Stored items:
══════
$ cat config.mk
export PLATFORM = sky130hd
export DESIGN_NAME = sparse_tensor_fiber_counter
export DESIGN_NICKNAME = d
export VERILOG_FILES = /design/src/rtl/core/stfc_pkg.sv /design/src/rtl/core/stfc_front.sv /design/src/rtl/core/stfc_queue.sv /design/src/rtl/core/stfc_back.sv /design/src/rtl/core/sparse_tensor_fiber_counter.sv
export SDC_FILE = /design/constraint.sdc
export NUM_CORES = 1
export LEC_CHECK = 0
export BUFFER_PORTS_ARGS = -buffer_cell sky130_fd_sc_hd__clkbuf_2
export CELL_PAD_IN_SITES_DETAIL_PLACEMENT = 1
export CELL_PAD_IN_SITES_GLOBAL_PLACEMENT = 1
export CORE_MARGIN = 3
export CORE_UTILIZATION = 53
export CTS_CLUSTER_DIAMETER = 120
export DETAILED_ROUTE_END_ITERATION = 10
export PLACE_DENSITY = 0.87
export SYNTH_ARGS = -nofsm -noshare
export SYNTH_HDL_FRONTEND = slang
export SYNTH_HIERARCHICAL = 1
export SYNTH_SLANG_ARGS = --single-unit
$ cat constraint.sdc
create_clock -name i_clk -period 23.5 [get_ports i_clk]
set_input_delay 7.05 -clock i_clk [delete_from_list [all_inputs] [get_ports i_clk]]
set_output_delay 7.05 -clock i_clk [all_outputs]
set_load 0.02 [all_outputs]
$ cat src/rtl/core/stfc_pkg.sv
// Shared types and constants for the sparse tensor fiber counter.
// Used by every module under rtl/core; depends on nothing.
package stfc_pkg;

    localparam int COORD_W          = 32;   // width of one coordinate on the bus
    localparam int OUT_W            = 32;   // width of one result field on the bus
    localparam int FIELD_MODES      = 4;    // coordinates carried per tuple
    localparam int FIELD_LEVELS     = 3;    // levels that can be compared
    localparam int MAX_MODES        = 4;    // largest mode count the block honors
    localparam int MODES_HI         = (MAX_MODES < FIELD_MODES) ? MAX_MODES : FIELD_MODES;
    localparam int MODES_LO         = 2;
    localparam int INDEX_WIDTH_DEF  = 32;
    localparam int COUNT_WIDTH_DEF  = 32;
    localparam int QUEUE_DEPTH      = 2;

    localparam int NM_W             = 3;    // num_modes register width
    localparam int MODE_W           = 2;    // order register width
    localparam int LVL_W            = 2;
    localparam int CFG_IDX_W        = 3;
    localparam int CFG_DATA_W       = 3;

    localparam logic [NM_W-1:0] NUM_MODES_RST = NM_W'(3);

    typedef enum logic [CFG_IDX_W-1:0] {
        REG_NUM_MODES = 3'd0,
        REG_ORDER_0   = 3'd1,
        REG_ORDER_1   = 3'd2,
        REG_ORDER_2   = 3'd3,
        REG_ORDER_3   = 3'd4
    } t_cfg_reg;

    typedef enum logic [LVL_W-1:0] {
        LVL_0 = 2'd0,
        LVL_1 = 2'd1,
        LVL_2 = 2'd2
    } t_level;

    // Settings seen by the front end for each tuple
    typedef struct packed {
        logic [NM_W-1:0]                     nm;     // clamped mode count
        logic [FIELD_LEVELS-1:0][MODE_W-1:0] order;  // mode compared per level
    } t_stfc_cfg;

    // Classified tuple handed from front to back
    typedef struct packed {
        logic            inc;    // some level counter advances
        t_level          level;  // which one
        logic            last;   // closes the tensor
        logic [NM_W-1:0] nm;     // mode count in force for this tuple
    } t_stfc_cmd;

    typedef struct packed {
        logic [OUT_W-1:0] fiber_total;
        logic [OUT_W-1:0] level_count_2;
        logic [OUT_W-1:0] level_count_1;
        logic [OUT_W-1:0] level_count_0;
    } t_stfc_result;

endpackage

$ cat src/rtl/core/stfc_front.sv
// Front end: accepts coordinate tuples, compares them with the previous tuple
// and classifies each into a level increment. Depends on stfc_pkg.
module stfc_front
    import stfc_pkg::*;
#(
    parameter int INDEX_WIDTH = INDEX_WIDTH_DEF
) (
    input  logic                                i_clk,
    input  logic                                i_rst_n,
    input  t_stfc_cfg                           i_cfg,
    input  logic                                i_valid,
    output logic                                o_ready,
    input  logic [FIELD_MODES-1:0][COORD_W-1:0] i_coord,
    input  logic                                i_last,
    input  logic                                i_q_ready,
    output logic                                o_push,
    output t_stfc_cmd                           o_cmd
);

    localparam int IDX_W = (INDEX_WIDTH < COORD_W) ? INDEX_WIDTH : COORD_W;

    logic [IDX_W-1:0]        r_prev [FIELD_MODES];
    logic                    r_have_prev;
    logic [FIELD_LEVELS-1:0] diff;
    logic [FIELD_LEVELS-1:0] en;

    assign o_ready = i_q_ready;
    assign o_push  = i_valid && i_q_ready;

    always_comb begin
        for (int l = 0; l < FIELD_LEVELS; l++) begin
            diff[l] = i_coord[i_cfg.order[l]][IDX_W-1:0] != r_prev[i_cfg.order[l]];
            en[l]   = (NM_W'(l) + NM_W'(1)) < i_cfg.nm;
        end
    end

    always_comb begin
        o_cmd.inc   = 1'b0;
        o_cmd.level = LVL_0;
        o_cmd.last  = i_last;
        o_cmd.nm    = i_cfg.nm;
        if (!r_have_prev) begin
            // first tuple of a tensor opens a new top-level prefix
            o_cmd.inc = 1'b1;
        end else begin
            // walk from the deepest level so the shallowest difference wins
            for (int l = FIELD_LEVELS - 1; l >= 0; l--) begin
                if (en[l] && diff[l]) begin
                    o_cmd.inc   = 1'b1;
                    o_cmd.level = t_level'(LVL_W'(l));
                end
            end
        end
    end

    always_ff @(posedge i_clk) begin
        if (o_push) begin
            for (int m = 0; m < FIELD_MODES; m++) begin
                r_prev[m] <= i_coord[m][IDX_W-1:0];
            end
        end
    end

    always_ff @(posedge i_clk) begin
        if (!i_rst_n) begin
            r_have_prev <= 1'b0;
        end else if (o_push) begin
            r_have_prev <= !i_last;
        end
    end

endmodule

$ cat src/rtl/core/stfc_queue.sv
// Short command queue between the front and back ends of the fiber counter.
// Depends on stfc_pkg.
module stfc_queue
    import stfc_pkg::*;
(
    input  logic      i_clk,
    input  logic      i_rst_n,
    input  logic      i_push,
    input  t_stfc_cmd i_cmd,
    output logic      o_ready,
    output logic      o_valid,
    output t_stfc_cmd o_cmd,
    input  logic      i_pop
);

    localparam int PTR_W = (QUEUE_DEPTH > 1) ? $clog2(QUEUE_DEPTH) : 1;
    localparam int CNT_W = $clog2(QUEUE_DEPTH + 1);

    t_stfc_cmd        r_mem [QUEUE_DEPTH];
    logic [PTR_W-1:0] r_wr_ptr;
    logic [PTR_W-1:0] r_rd_ptr;
    logic [CNT_W-1:0] r_count;

    assign o_ready = r_count != CNT_W'(QUEUE_DEPTH);
    assign o_valid = r_count != '0;
    assign o_cmd   = r_mem[r_rd_ptr];

    always_ff @(posedge i_clk) begin
        if (i_push) begin
            r_mem[r_wr_ptr] <= i_cmd;
        end
    end

    always_ff @(posedge i_clk) begin
        if (!i_rst_n) begin
            r_wr_ptr <= '0;
            r_rd_ptr <= '0;
            r_count  <= '0;
        end else begin
            if (i_push) begin
                r_wr_ptr <= (r_wr_ptr == PTR_W'(QUEUE_DEPTH - 1)) ? '0 : r_wr_ptr + 1'b1;
            end
            if (i_pop) begin
                r_rd_ptr <= (r_rd_ptr == PTR_W'(QUEUE_DEPTH - 1)) ? '0 : r_rd_ptr + 1'b1;
            end
            case ({i_push, i_pop})
                2'b10:   r_count <= r_count + 1'b1;
                2'b01:   r_count <= r_count - 1'b1;
                default: r_count <= r_count;
            endcase
        end
    end

endmodule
══════
YOUR OBJECTIVE: With the line that has "export DESIGN_NICKNAME = d" as the first and the line that has "export SDC_FILE = /design/constraint.sdc" as the last, repeat exactly that run of lines above and no more.

ANSWER SECTION:
export DESIGN_NICKNAME = d
export VERILOG_FILES = /design/src/rtl/core/stfc_pkg.sv /design/src/rtl/core/stfc_front.sv /design/src/rtl/core/stfc_queue.sv /design/src/rtl/core/stfc_back.sv /design/src/rtl/core/sparse_tensor_fiber_counter.sv
export SDC_FILE = /design/constraint.sdc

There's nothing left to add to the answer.